In addition to the objects, features and advantages described above, other objects, features and advantages of the present invention are also provided. The present invention will be described in further detail below with reference to the drawings.
Drawings
The accompanying drawings, which are incorporated in and constitute a part of this application, illustrate embodiments of the invention and, together with the description, serve to explain the invention and not to limit the invention.
In the drawings:
FIG. 1 is a schematic view of the slag tapping device of the present embodiment (power member not shown);
FIG. 2 is a partial schematic view of FIG. 1;
FIG. 3 is an enlarged view of A in FIG. 1;
FIG. 4 is a schematic view of the combination of the flow baffle and the suction tube;
FIG. 5 is a schematic view of the engagement of the limiting arc block and the arc slot;
FIG. 6 is a schematic diagram showing the included angle between the inner walls of the first and third conical sections and the central axis;
wherein, 1, a straw; 1.1, a first conical section; 1.2, a suction end; 2. a pipe body; 2.1, a first pipe body; 2.11, a second conical section; 2.12, a third conical section; 2.13, matching pipes; 2.2, a second pipe body; 2.21, a fourth conical section; 2.22, a mixing section; 2.23, a fifth conical section; 3. a flow baffle plate; 3.1, an air inlet; 3.2, narrow opening; 3.3, an air outlet; 3.4, limiting the arc block; 3.5, curved surface; 4. a suction chamber housing; 4.1, an annular cavity; 5. a straight pipe; 7. a first handle; 8. a second handle.
Detailed Description
Embodiments of the invention will be described in detail below with reference to the drawings, but the invention can be implemented in many different ways, which are defined and covered by the claims.
Example (b):
a slag discharging device comprises a suction pipe 1, a pipe body 2, a flow baffle 3 and a power part (not shown); the first end (suction end 1.2) of the straw is used for sucking media, the pipe body 2 comprises a first pipe body 2.1 and a second pipe body 2.2, and the second end (outlet end) of the straw is inserted into the first pipe body; the second tube body is inserted into the first tube body; the baffle plate is arranged between the outer wall of the second end of the suction pipe and the inner wall of the first pipe body, the baffle plates (three groups are preferably selected in the embodiment) are arranged at equal intervals along the circumferential direction of the suction pipe, a channel for accelerating air flow is formed between two adjacent baffle plates along the circumferential direction, and the power part (such as an air compressor) inputs air flow (compressed air) to the air inlet so that jet flow is formed after the air flow is accelerated, as shown in fig. 1-5, the baffle plate is specifically as follows:
as shown in fig. 4, the channel is divided into an inlet 3.1, a narrow opening 3.2 and an outlet 3.3 in the direction of flow of the medium; along the medium flow direction, the width (along the width of straw circumferencial direction) of air inlet to slot diminishes gradually (makes the area of the excessive flow of air inlet to slot diminish gradually, and the air current accelerates to local sound velocity, and the slot is the critical section along radial cross-section this moment), the width (along the width of straw circumferencial direction) grow gradually of slot to the gas outlet, power part inputs the air current to the air inlet of passageway, and the air current shrinks gradually and accelerates in the district section of air inlet to slot, reaches the sound velocity critical just when the slot, and through the slot of slot to export with higher speed jet out to form the efflux. Preferably, the side wall surface of the channel is a curved surface 3.5; the curved surface is used to guide the air flow of the inlet 3.1 into the narrow mouth of the channel and out of the narrow mouth.

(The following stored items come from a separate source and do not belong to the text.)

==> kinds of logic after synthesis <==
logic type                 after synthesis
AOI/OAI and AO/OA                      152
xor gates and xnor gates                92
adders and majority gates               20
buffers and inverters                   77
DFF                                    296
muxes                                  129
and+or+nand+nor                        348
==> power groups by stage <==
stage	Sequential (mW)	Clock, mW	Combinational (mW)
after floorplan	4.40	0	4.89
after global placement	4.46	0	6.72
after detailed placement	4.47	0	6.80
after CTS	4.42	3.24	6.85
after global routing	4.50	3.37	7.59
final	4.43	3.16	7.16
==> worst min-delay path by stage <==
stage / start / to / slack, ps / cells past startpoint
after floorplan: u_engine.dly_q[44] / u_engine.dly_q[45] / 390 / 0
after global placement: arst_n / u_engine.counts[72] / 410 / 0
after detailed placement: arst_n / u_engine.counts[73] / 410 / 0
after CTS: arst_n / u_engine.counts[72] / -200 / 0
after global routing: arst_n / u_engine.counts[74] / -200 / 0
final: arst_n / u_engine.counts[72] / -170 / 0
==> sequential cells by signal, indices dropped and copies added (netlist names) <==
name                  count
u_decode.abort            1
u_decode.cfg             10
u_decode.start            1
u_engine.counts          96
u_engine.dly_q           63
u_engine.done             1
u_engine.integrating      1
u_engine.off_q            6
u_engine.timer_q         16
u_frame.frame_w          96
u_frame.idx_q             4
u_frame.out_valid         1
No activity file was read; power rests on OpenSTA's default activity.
File: src/common/rv32i_settings.svh
`ifndef RV32I_SETTINGS_SVH
`define RV32I_SETTINGS_SVH

// datapath width in bits
`define RV_XLEN 32

// architectural registers, x0 included
`define RV_REG_COUNT 32

// first fetch address out of reset
`define RV_RESET_PC 32'h8000_0000

// addi x0, x0, 0
`define RV_NOP 32'h0000_0013

`endif

File: src/common/rv32i_isa_pkg.sv
`include "rv32i_settings.svh"

package rv32i_isa_pkg;

  typedef logic [`RV_XLEN-1:0] rv32i_word;
  typedef logic [$clog2(`RV_REG_COUNT)-1:0] rv32i_reg;
  typedef logic [3:0] byte_mask;  // one enable per byte lane

  // major opcodes, instr[6:0]
  typedef enum logic [6:0] {
    op_lui   = 7'b0110111,
    op_load  = 7'b0000011,
    op_store = 7'b0100011,
    op_imm   = 7'b0010011,
    op_reg   = 7'b0110011
  } rv32i_opcode_e;

  // funct3 of the integer ops
  typedef enum logic [2:0] {
    f3_add  = 3'b000,  // add or sub
    f3_sll  = 3'b001,
    f3_slt  = 3'b010,
    f3_sltu = 3'b011,
    f3_xor  = 3'b100,
    f3_sr   = 3'b101,  // srl or sra, picked by instr[30]
    f3_or   = 3'b110,
    f3_and  = 3'b111
  } arith_funct3_e;

  // funct3 of loads and stores, word only
  typedef enum logic [2:0] {
    mem_word = 3'b010
  } mem_width_e;

  typedef enum logic [3:0] {
    alu_add, alu_sub, alu_sll, alu_slt, alu_sltu,
    alu_xor, alu_srl, alu_sra, alu_or, alu_and
  } alu_op_e;

endpackage

File: src/common/pipe_pkg.sv
package pipe_pkg;
  import rv32i_isa_pkg::*;

  // source of the value written back
  typedef enum logic [1:0] {wb_alu, wb_imm, wb_load} wb_sel_e;

  // where an execute operand comes from
  typedef enum logic [1:0] {fwd_none, fwd_mem, fwd_wrb} fwd_sel_e;

  typedef struct packed {
    logic      valid;
    rv32i_word pc;
    rv32i_word instr;
  } fetch_word_t;

  typedef struct packed {
    logic          valid;
    rv32i_opcode_e opcode;
    rv32i_reg      rs1;
    rv32i_reg      rs2;
    rv32i_reg      rd;
    logic          has_rd;
    alu_op_e       alu_op;
    logic          use_imm;  // second alu operand is imm
    rv32i_word     imm;
    logic          mem_read;
    logic          mem_write;
    wb_sel_e       wb_sel;
    rv32i_word     rs1_data;
    rv32i_word     rs2_data;
  } exe_ctrl_t;

  typedef struct packed {
    logic      valid;
    rv32i_reg  rd;
    logic      has_rd;
    logic      mem_read;
    logic      mem_write;
    wb_sel_e   wb_sel;
    rv32i_word alu_out;  // also the data address
    rv32i_word imm;
    rv32i_word store_data;
  } mem_ctrl_t;

  typedef struct packed {
    logic      valid;
    rv32i_reg  rd;
    logic      has_rd;
    rv32i_word result;
  } wrb_ctrl_t;

endpackage
File: src/hdl/cpu_timing_pkg.sv
// Cycle kind enum, timing select vector and bit positions, strobe state enum, debounce default
`default_nettype none

package cpu_timing_pkg;

	// Kind of processor cycle
	// Loaded at the end of every cycle and decoded into ss11..ss15
	typedef enum logic [2:0] {
		CYC_REG    = 3'd0,
		CYC_MEM_RD = 3'd1,
		CYC_MEM_WR = 3'd2,
		CYC_ALU    = 3'd3,
		CYC_IF     = 3'd4
	} cycle_kind_t;

	// Timing select lines, always one-hot
	typedef logic [4:0] timing_sel_t;

	// Bit positions inside timing_sel_t
	localparam int SEL_SS11 = 0;
	localparam int SEL_SS12 = 1;
	localparam int SEL_SS13 = 2;
	localparam int SEL_SS14 = 3;
	localparam int SEL_SS15 = 4;

	// Strobe generator states
	// W suffix marks a hold state, B marks the back half of a strobe
	typedef enum logic [2:0] {
		ST_GOT  = 3'd0,
		ST_GOTW = 3'd1,
		ST_ST1  = 3'd2,
		ST_ST1W = 3'd3,
		ST_ST1B = 3'd4,
		ST_PGOT = 3'd5,
		ST_ST2  = 3'd6,
		ST_ST2B = 3'd7
	} strob_state_t;

	// Cycles a front-panel key must stay stable before it is accepted
	localparam int DEBOUNCE_DEFAULT = 4;

endpackage

`default_nettype wire

File: src/hdl/strob_if.sv
// Strobe bundle interface with source, decoder and guard modports
`timescale 1ns/1ps
`default_nettype none

interface strob_if;

	// One level per strobe state
	logic got;
	logic strob1;
	logic strob1b;
	logic strob2;
	logic strob2b;
	// Single-cycle pulse, loads the next cycle
	logic ldstate;

	// Strobe generator drives everything
	modport src (
		output got, strob1, strob1b, strob2, strob2b, ldstate
	);

	// Cycle decoder only needs the load pulse
	modport dec (
		input ldstate
	);

	// Interface guard samples requests during strob1
	modport guard (
		input ldstate, strob1
	);

endinterface

`default_nettype wire

File: src/hdl/panel_step.sv
// Front-panel key synchronizer, debouncer and step pulse generator
`timescale 1ns/1ps
`default_nettype none

module panel_step #(
	parameter int DEBOUNCE_CYCLES = 4
) (
	input  logic clk_sys,
	input  logic rst,
	input  logic mode,
	input  logic step,
	output logic mode_s,
	output logic step_pulse
);

	// Counter wide enough for the full debounce window
	localparam int CNT_W = $clog2(DEBOUNCE_CYCLES + 1);
	// Key slots
	localparam int K_MODE = 0;
	localparam int K_STEP = 1;

	logic [1:0] key_raw;
	// Two-flop synchronizer per key
	logic [1:0] sync_a;
	logic [1:0] sync_b;
	// Accepted key levels
	logic [1:0] key_db;
	// Synchronized level has been different long enough
	logic [1:0] settle;
	logic [CNT_W-1:0] cnt [2];

	assign key_raw = {step, mode};

	always_comb begin
		for (int k = 0; k < 2; k++) begin
			settle[k] = (sync_b[k] != key_db[k]) && (cnt[k] == CNT_W'(DEBOUNCE_CYCLES - 1));
		end
	end

	always_ff @(posedge clk_sys) begin
		if (rst) begin
			sync_a <= '0;
			sync_b <= '0;
			key_db <= '0;
			step_pulse <= 1'b0;
			for (int k = 0; k < 2; k++) begin
				cnt[k] <= '0;
			end
		end else begin
			sync_a <= key_raw;
			sync_b <= sync_a;
			for (int k = 0; k < 2; k++) begin
				if (sync_b[k] == key_db[k]) begin
					// Bounce back, start over
					cnt[k] <= '0;
				end else if (settle[k]) begin
					key_db[k] <= sync_b[k];
					cnt[k] <= '0;
				end else begin
					cnt[k] <= cnt[k] + 1'b1;
				end
			end
			// One pulse on the accepted rising edge of STEP
			step_pulse <= settle[K_STEP] & sync_b[K_STEP];
		end
	end

	// Debounced MODE level
	assign mode_s = key_db[K_MODE];

endmodule

`default_nettype wire

File: src/hdl/cycle_decoder.sv
// Current cycle register and decoder into the one-hot timing select lines
`timescale 1ns/1ps
`default_nettype none

module cycle_decoder (
	input  logic                       clk_sys,
	input  logic                       rst,
	input  cpu_timing_pkg::cycle_kind_t next_cycle,
	strob_if.dec                       bus,
	output cpu_timing_pkg::timing_sel_t sel,
	output cpu_timing_pkg::cycle_kind_t cycle
);

	import cpu_timing_pkg::*;

	// Cycle register
	// Reset to a short cycle so the first one needs no memory
	always_ff @(posedge clk_sys) begin
		if (rst) begin
			cycle <= CYC_ALU;
		end else if (bus.ldstate) begin
			// New kind shows up on the clock after ldstate
			cycle <= next_cycle;
		end
	end

	// Select decode
	always_comb begin
		sel = '0;
		case (cycle)
			// Register transfer with STROB2
			CYC_REG: begin
				sel[SEL_SS11] = 1'b1;
			end
			// Memory read with STROB2 that waits for ok_mem
			CYC_MEM_RD: begin
				sel[SEL_SS12] = 1'b1;
			end
			// Memory write without STROB2 that waits for ok_mem
			CYC_MEM_WR: begin
				sel[SEL_SS13] = 1'b1;
			end
			// Interface cycle without STROB2
			CYC_IF: begin
				sel[SEL_SS15] = 1'b1;
			end
			// ALU cycle and any undefined code
			default: begin
				sel[SEL_SS14] = 1'b1;
			end
		endcase
	end

	// Exactly one select line at any time
	sel_onehot_a: assert property (
		@(posedge clk_sys) disable iff (rst)
		$onehot(sel)
	) else $error("timing select not one-hot");

endmodule

`default_nettype wire

File: src/hdl/iface_guard.sv
// Pending interface transfer flag and the cycle-end blocking signal
`timescale 1ns/1ps
`default_nettype none

module iface_guard (
	input  logic clk_sys,
	input  logic rst,
	input  logic iface_req,
	input  logic iface_done,
	input  logic oken,
	strob_if.guard bus,
	output logic if_busy
);

	// Transfer pending
	logic zw;

	// Set during strob1, cleared by done
	// Done has priority when both arrive together
	always_ff @(posedge clk_sys) begin
		if (rst) begin
			zw <= 1'b0;
		end else if (iface_done) begin
			zw <= 1'b0;
		end else if (iface_req && bus.strob1) begin
			zw <= 1'b1;
		end
	end

	// Only blocks while the interface is enabled
	assign if_busy = zw & oken;

	// Cycle must never end with a transfer still blocking it
	no_load_busy_a: assert property (
		@(posedge clk_sys) disable iff (rst)
		bus.ldstate |-> !if_busy
	) else $error("ldstate while interface busy");

endmodule

`default_nettype wire

File: src/hdl/strob_gen.sv
// Strobe state machine producing GOT, STROB1, STROB2 and the ldstate pulse
`timescale 1ns/1ps
`default_nettype none

module strob_gen (
	input  logic                        clk_sys,
	input  logic                        rst,
	input  cpu_timing_pkg::timing_sel_t sel,
	input  logic                        ok_mem,
	input  logic                        if_busy,
	input  logic                        mode_s,
	input  logic                        step_pulse,
	strob_if.src                        bus
);

	import cpu_timing_pkg::*;

	strob_state_t state;
	strob_state_t state_nx;

	logic ss11;
	logic ss12;
	logic ss13;
	logic ss14;
	logic ss15;
	// Ready to start STROB1
	logic es1;
	logic has_strob2;
	logic no_strob2;
	// Leave STROB1 front
	logic step_trig;

	assign ss11 = sel[SEL_SS11];
	assign ss12 = sel[SEL_SS12];
	assign ss13 = sel[SEL_SS13];
	assign ss14 = sel[SEL_SS14];
	assign ss15 = sel[SEL_SS15];

	// Memory cycles wait for ok_mem
	assign es1 = ss11 | ((ss12 | ss13) & ok_mem) | ss14 | ss15;
	assign has_strob2 = ss11 | ss12;
	assign no_strob2 = ss13 | ss14 | ss15;
	// Step mode off lets every cycle run
	assign step_trig = ~mode_s | step_pulse;

	always_comb begin
		state_nx = state;
		case (state)
			ST_GOT: begin
				state_nx = es1 ? ST_ST1 : ST_GOTW;
			end
			// Memory not ready yet
			ST_GOTW: begin
				if (es1) begin
					state_nx = ST_ST1;
				end
			end
			ST_ST1: begin
				state_nx = step_trig ? ST_ST1B : ST_ST1W;
			end
			// Parked until the STEP key
			ST_ST1W: begin
				if (step_trig) begin
					state_nx = ST_ST1B;
				end
			end
			ST_ST1B: begin
				if (has_strob2) begin
					state_nx = ST_ST2;
				end else if (no_strob2 && !if_busy) begin
					state_nx = ST_GOT;
				end else begin
					state_nx = ST_PGOT;
				end
			end
			ST_ST2: begin
				state_nx = ST_ST2B;
			end
			ST_ST2B: begin
				state_nx = if_busy ? ST_PGOT : ST_GOT;
			end
			// Interface transfer still pending
			ST_PGOT: begin
				if (!if_busy) begin
					state_nx = ST_GOT;
				end
			end
			default: begin
				state_nx = ST_GOT;
			end
		endcase
	end

	always_ff @(posedge clk_sys) begin
		if (rst) begin
			state <= ST_GOT;
		end else begin
			state <= state_nx;
		end
	end

	// Strobes straight from the state, no strobe in hold states
	assign bus.got = (state == ST_GOT);
	assign bus.strob1 = (state == ST_ST1);
	assign bus.strob1b = (state == ST_ST1B);
	assign bus.strob2 = (state == ST_ST2);
	assign bus.strob2b = (state == ST_ST2B);
	// Cycle end in whichever state closes it
	assign bus.ldstate = ~if_busy & ((state == ST_PGOT)
		| ((state == ST_ST1B) & no_strob2)
		| (state == ST_ST2B));

	// STROB2 only follows STROB1 back of a long cycle
	strob2_entry_a: assert property (
		@(posedge clk_sys) disable iff (rst)
		$rose(bus.strob2) |-> $past(state == ST_ST1B && has_strob2)
	) else $error("strob2 entered from wrong state");

	// Never two strobes at once
	strob_excl_a: assert property (
		@(posedge clk_sys) disable iff (rst)
		$onehot0({bus.got, bus.strob1, bus.strob1b, bus.strob2, bus.strob2b})
	) else $error("strobes overlap");

endmodule

`default_nettype wire

File: src/hdl/cpu_timing_top.sv
// Top level of the cycle timing unit with the strobe bundle broken out to ports
`timescale 1ns/1ps
`default_nettype none

module cpu_timing_top #(
	parameter int DEBOUNCE_CYCLES = cpu_timing_pkg::DEBOUNCE_DEFAULT
) (
	input  logic                        clk_sys,
	input  logic                        rst,
	input  cpu_timing_pkg::cycle_kind_t next_cycle,
	input  logic                        ok_mem,
	input  logic                        iface_req,
	input  logic                        iface_done,
	input  logic                        oken,
	input  logic                        mode,
	input  logic                        step,
	output logic                        got,
	output logic                        strob1,
	output logic                        strob1b,
	output logic                        strob2,
	output logic                        strob2b,
	output logic                        ldstate,
	output cpu_timing_pkg::cycle_kind_t cycle
);

	import cpu_timing_pkg::*;

	// Strobes and cycle load pulse
	strob_if bus ();

	timing_sel_t sel;
	logic if_busy;
	logic mode_s;
	logic step_pulse;

	// Front-panel keys
	panel_step #(
		.DEBOUNCE_CYCLES(DEBOUNCE_CYCLES)
	) panel_step_inst (
		.clk_sys    (clk_sys),
		.rst        (rst),
		.mode       (mode),
		.step       (step),
		.mode_s     (mode_s),
		.step_pulse (step_pulse)
	);

	// Cycle kind register and select decode
	cycle_decoder cycle_decoder_inst (
		.clk_sys    (clk_sys),
		.rst        (rst),
		.next_cycle (next_cycle),
		.bus        (bus.dec),
		.sel        (sel),
		.cycle      (cycle)
	);

	// Interface transfer hold
	iface_guard iface_guard_inst (
		.clk_sys    (clk_sys),
		.rst        (rst),
		.iface_req  (iface_req),
		.iface_done (iface_done),
		.oken       (oken),
		.bus        (bus.guard),
		.if_busy    (if_busy)
	);

	// Strobe sequencer
	strob_gen strob_gen_inst (
		.clk_sys    (clk_sys),
		.rst        (rst),
		.sel        (sel),
		.ok_mem     (ok_mem),
		.if_busy    (if_busy),
		.mode_s     (mode_s),
		.step_pulse (step_pulse),
		.bus        (bus.src)
	);

	// Strobes out to the pins
	assign got = bus.got;
	assign strob1 = bus.strob1;
	assign strob1b = bus.strob1b;
	assign strob2 = bus.strob2;
	assign strob2b = bus.strob2b;
	assign ldstate = bus.ldstate;

endmodule

`default_nettype wire
$ cat src/logic/predictor_pkg.sv
package predictor_pkg;

   // JTB geometry, one entry per instruction word slot
   localparam int JTB_ENTRIES  = 8;                 // entries in the jump target buffer
   localparam int JTB_INDEX_W  = $clog2(JTB_ENTRIES); // index bits taken from the word address

   // top address bits are not compared at all
   localparam int JTB_SHARED   = 8;                 // high bits dropped from the tag

   // tag covers what is left above the index and the byte offset
   localparam int JTB_TAG_W    = 32 - JTB_INDEX_W - 2 - JTB_SHARED;

   localparam int JTB_OFFSET_W = 20;                // jump offset in halfwords, signed

   // entry word is {tag, ualigc, offset}
   localparam int JTB_ENTRY_W  = JTB_TAG_W + 1 + JTB_OFFSET_W;

endpackage

$ cat src/logic/rv_instr_pkg.sv
package rv_instr_pkg;

   localparam logic [6:0] OPC_JAL     = 7'b1101111; // JAL major opcode
   localparam logic [2:0] CJ_FUNCT3   = 3'b101;     // C.J funct3
   localparam logic [1:0] CJ_QUADRANT = 2'b01;      // C.J sits in quadrant 1
   localparam logic [1:0] QUAD_FULL   = 2'b11;      // low bits of a 32-bit instr

   // JAL, J-type immediate split over the word
   typedef struct packed {
      logic       imm20;      // sign bit
      logic [9:0] imm10_1;
      logic       imm11;
      logic [7:0] imm19_12;
      logic [4:0] rd;         // link register
      logic [6:0] opcode;
   } jal_fmt_t;

   // C.J lives in the low halfword only
   typedef struct packed {
      logic [15:0] unused;    // next parcel, not decoded here
      logic [2:0]  funct3;
      logic [10:0] imm;       // scrambled imm[11:1]
      logic [1:0]  quadrant;
   } cj_fmt_t;

   // one retired word, seen either as JAL or as C.J
   typedef union packed {
      jal_fmt_t jal;
      cj_fmt_t  cj;
   } rv_instr_u;

endpackage

$ cat src/logic/jtb_update_if.sv
interface jtb_update_if;
   import predictor_pkg::*;

   logic                    update;     // write JTB entry, one cycle strobe
   logic                    invalidate; // clear valid bit of entry
   logic                    ualigc;     // jump is rvc at odd halfword
   logic [JTB_OFFSET_W-1:0] offset;     // signed halfword offset
   logic [31:0]             jump_add;   // word address of the jump

   modport decoder (
      output update,
      output invalidate,
      output ualigc,
      output offset,
      output jump_add
   );

   modport predictor (
      input update,
      input invalidate,
      input ualigc,
      input offset,
      input jump_add
   );

endinterface

$ cat src/logic/jump_offset_decode.sv
module jump_offset_decode (
   input  logic                   retire_valid_i, // retired instr on the bus
   input  rv_instr_pkg::rv_instr_u retire_instr_i, // retired instr word
   input  logic [31:0]            retire_add_i,   // byte address of instr
   input  logic                   invalidate_i,   // drop JTB entry for address
   jtb_update_if.decoder          upd             // training side of JTB
);
   import rv_instr_pkg::*;
   import predictor_pkg::*;

   logic                    compressed;           // quadrant says 16-bit instr
   logic                    is_jal;
   logic                    is_cj;
   logic [10:0]             cj_imm;               // descrambled imm[11:1]
   logic [JTB_OFFSET_W-1:0] jal_off;
   logic [JTB_OFFSET_W-1:0] cj_off;

   assign compressed = (retire_instr_i.cj.quadrant != QUAD_FULL);

   // quadrant picks the view of the word
   assign is_jal = !compressed && (retire_instr_i.jal.opcode == OPC_JAL);
   assign is_cj  = compressed && (retire_instr_i.cj.quadrant == CJ_QUADRANT)
                  && (retire_instr_i.cj.funct3 == CJ_FUNCT3);

   // J-type immediate already in halfwords, imm[20:1]
   assign jal_off = {retire_instr_i.jal.imm20,
                     retire_instr_i.jal.imm19_12,
                     retire_instr_i.jal.imm11,
                     retire_instr_i.jal.imm10_1};

   // C.J field order is imm[11|4|9:8|10|6|7|3:1|5]
   assign cj_imm = {retire_instr_i.cj.imm[10],   // imm[11]
                    retire_instr_i.cj.imm[6],    // imm[10]
                    retire_instr_i.cj.imm[8:7],  // imm[9:8]
                    retire_instr_i.cj.imm[4],    // imm[7]
                    retire_instr_i.cj.imm[5],    // imm[6]
                    retire_instr_i.cj.imm[0],    // imm[5]
                    retire_instr_i.cj.imm[9],    // imm[4]
                    retire_instr_i.cj.imm[3:1]}; // imm[3:1]

   assign cj_off = {{(JTB_OFFSET_W-11){cj_imm[10]}}, cj_imm}; // sign extend

   // Only real jumps train the buffer.
   assign upd.update     = retire_valid_i && (is_jal || is_cj);
   assign upd.invalidate = invalidate_i;                   // no qualification
   assign upd.offset     = is_cj ? cj_off : jal_off;
   assign upd.ualigc     = is_cj && retire_add_i[1];       // rvc in upper half
   assign upd.jump_add   = {retire_add_i[31:2], 2'b00};    // word address

endmodule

As shown in FIG. 4, the width of the air inlet along the circumferential direction of the suction pipe is L 1 The width of the narrow opening along the circumferential direction of the suction pipe is L 2 The width of the air outlet along the circumferential direction of the suction pipe is L 3 ,L 1 And L 3 Are all greater than L 2 。
As shown in fig. 1-2, the second end of the straw 1 is provided with a first conical section 1.1 (the large port of the first conical section is arranged on the straw, and the small port faces the second pipe), and the first conical section is inserted into the first pipe 2.1, specifically: the first pipe body 2.1 is divided into a second conical section 2.11, a third conical section 2.12 and a matching pipe 2.13 along the medium flow direction, the large port of the second conical section faces the suction end 1.2 of the suction pipe, the small port of the second conical section is the large port of the third conical section, the matching pipe 2.13 is connected with the end face of the small port of the third conical section 2.12, and the matching pipe and the third conical section share the same central axis; the first conical section 1.1 penetrates through the second conical section and is inserted into the third conical section.
Preferably, as shown in fig. 3, the length of the second conical section 2.11 (i.e. denoted D in fig. 3) in the direction of flow of the medium 1 ) The length from the air inlet 3.1 to the narrow opening 3.2 of the channel is equal, so that the airflow is subjected to adiabatic compression, the flow speed is increased, and the local sound speed is just increased when the airflow reaches the narrow opening; along the medium flow direction, the inner diameter of the third conical section 2.12 is gradually reduced, so that the air flow from the narrow opening can be guided to the small port of the first conical section along the generatrix direction of the first conical section, and the jet loss is reduced; the length of the third conical section 2.12 in the direction of flow of the medium (i.e. denoted D in fig. 3) 2 ) The length from the narrow opening 3.2 of the channel to the air outlet 3.3 is equal, and the taper of the first conical section 1.1 is larger than that of the third conical section 2.12 (preferably, the taper of the first conical section is 1.1-3 times of that of the third conical section), so that the flow velocity of the airflow is increased after the airflow passes through a critical section, and a jet flow with higher velocity is obtained. As shown in fig. 6, an included angle between the inner wall of the first conical section and the central axis is B, an included angle between the inner wall of the third conical section and the central axis is a, and B is greater than a.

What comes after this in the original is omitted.